In 1998, Bergoglio succeeded Quarracino as archbishop. In 2001, John Paul made Bergoglio a cardinal, one of just two Jesuits in the 120-member College of Cardinals.
His rise in the hierarchy, however, only seemed to cement suspicions about him among his foes among the Jesuits. During his regular visits to Rome, Bergoglio never stayed at the Jesuit headquarters but rather at a clerical guest house with other prelates. In the 2005 conclave that elected Benedict XVI, Bergoglio was the runner-up, a near-miss that left many Jesuits breathing a sigh of relief.
So when Bergoglio was chosen as pope in March of 2013, one could almost hear the collective gasp in Jesuit communities around the world.

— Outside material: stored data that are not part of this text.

## config.mk

```make
export PLATFORM = sky130hd
export DESIGN_NAME = ccl_issue_unit
export DESIGN_NICKNAME = d
export VERILOG_FILES = /design/src/rtl/ccl_issue_unit.sv
export SDC_FILE = /design/constraint.sdc
export NUM_CORES = 1
export LEC_CHECK = 0
export BUFFER_PORTS_ARGS = -buffer_cell sky130_fd_sc_hd__buf_4
export CAP_MARGIN = 20
export CORE_ASPECT_RATIO = 0.9
export CORE_MARGIN = 5
export CORE_UTILIZATION = 47
export CTS_CLUSTER_SIZE = 28
export DETAILED_ROUTE_END_ITERATION = 7
export PLACE_DENSITY_LB_ADDON = 0.25
export SYNTH_ARGS = -nofsm -noshare
export SYNTH_HDL_FRONTEND = slang
export SYNTH_SLANG_ARGS = --single-unit
```

## constraint.sdc

```tcl
create_clock -name clock -period 3.1 [get_ports clock]
set_input_delay 0.31 -clock clock [delete_from_list [all_inputs] [get_ports clock]]
set_output_delay 0.31 -clock clock [all_outputs]
set_load 0.02 [all_outputs]
```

“The fact that he had been somewhat rejected, internally, by the Jesuits, if not for that he probably would not have become a bishop,” said the Rev. Humberto Miguel Yanez, an Argentine Jesuit like Francis, who heads the moral theology department at the Gregorian University in Rome – a Jesuit school sometimes called “the pope’s Harvard.”
And if he had not become a bishop he would not have become a cardinal and, ultimately, pope, since the College of Cardinals by tradition chooses each successor to St. Peter from among their own ranks.
“The stone that the builders rejected,” Yanez quipped, citing Jesus’ words in the Gospel of Matthew, “became the cornerstone.”
What will a Jesuit pope mean for the church?
Now, of course, all is forgiven, and then some. Francis is a “brother among brothers,” as the current head of the order, the Rev. Adolfo Nicolas, put it, and Francis has made a point of highlighting the importance of the Jesuits and the Ignatian way for the church.
Francis also knows how much the Jesuits are still resented by some corners in the church, and especially in the Vatican, but he has not let that alter his own deeply Jesuitical style.
Last December, he circumvented the usual protocols to canonize one of Ignatius’ original companions, Peter Favre, whom Francis has praised for being “in dialogue with all, even the most remote and even with his opponents.” The same could be said for Francis’ papal style. He lives simply, rejecting the traditional papal apartments to live in a small community inside a Vatican guest house.
The pope also preaches forcefully that other clerics, and especially the hierarchy, should eschew the perks and privileges of their office and instead learn to act and live like the servants of their flock he says they’re called to be.
Francis’ pastoral style extends to his mode of governance. One of his first actions as pope was to name a council of eight cardinals from around the world — none of them from the dysfunctional Roman Curia — to serve as a kitchen Cabinet, much the way Jesuit superiors operate. He has used a similar model for tackling specific tasks as well, such as overhauling the Vatican’s finances.
“The whole concept of setting up committees, consulting widely, convening smart people around you — I believe that is how Jesuit superiors probably function,” said Ken Hackett, the U.S. ambassador to the Holy See. “Then you make the decision.”
This sort of discernment — listening to all and contemplating everything before acting — is a cardinal virtue of the Ignatian spirituality that is at the core of Francis’ being and his commitment to a “conversion” of the papacy as well as the entire church. “The journey from Bergoglio to Francis may mean that the journey is not yet complete,” as papal biographer Paul Vallely writes.
But that also means that it’s hard to say exactly what will come next. Francis is shrewd and he has repeatedly praised the Jesuit trait of “holy cunning” — that Christians should be “wise as serpents but innocent as doves,” as Jesus put it. The pope’s openness, however, also a signature of his Jesuit training and development, means that not even he is sure where the spirit will lead.
“I confess that, because of my disposition, the first answer that comes to me is usually wrong,” Francis said in a 2010 interview.
“I don’t have all the answers. I don’t even have all the questions. I always think of new questions, and there are always new questions coming forward.”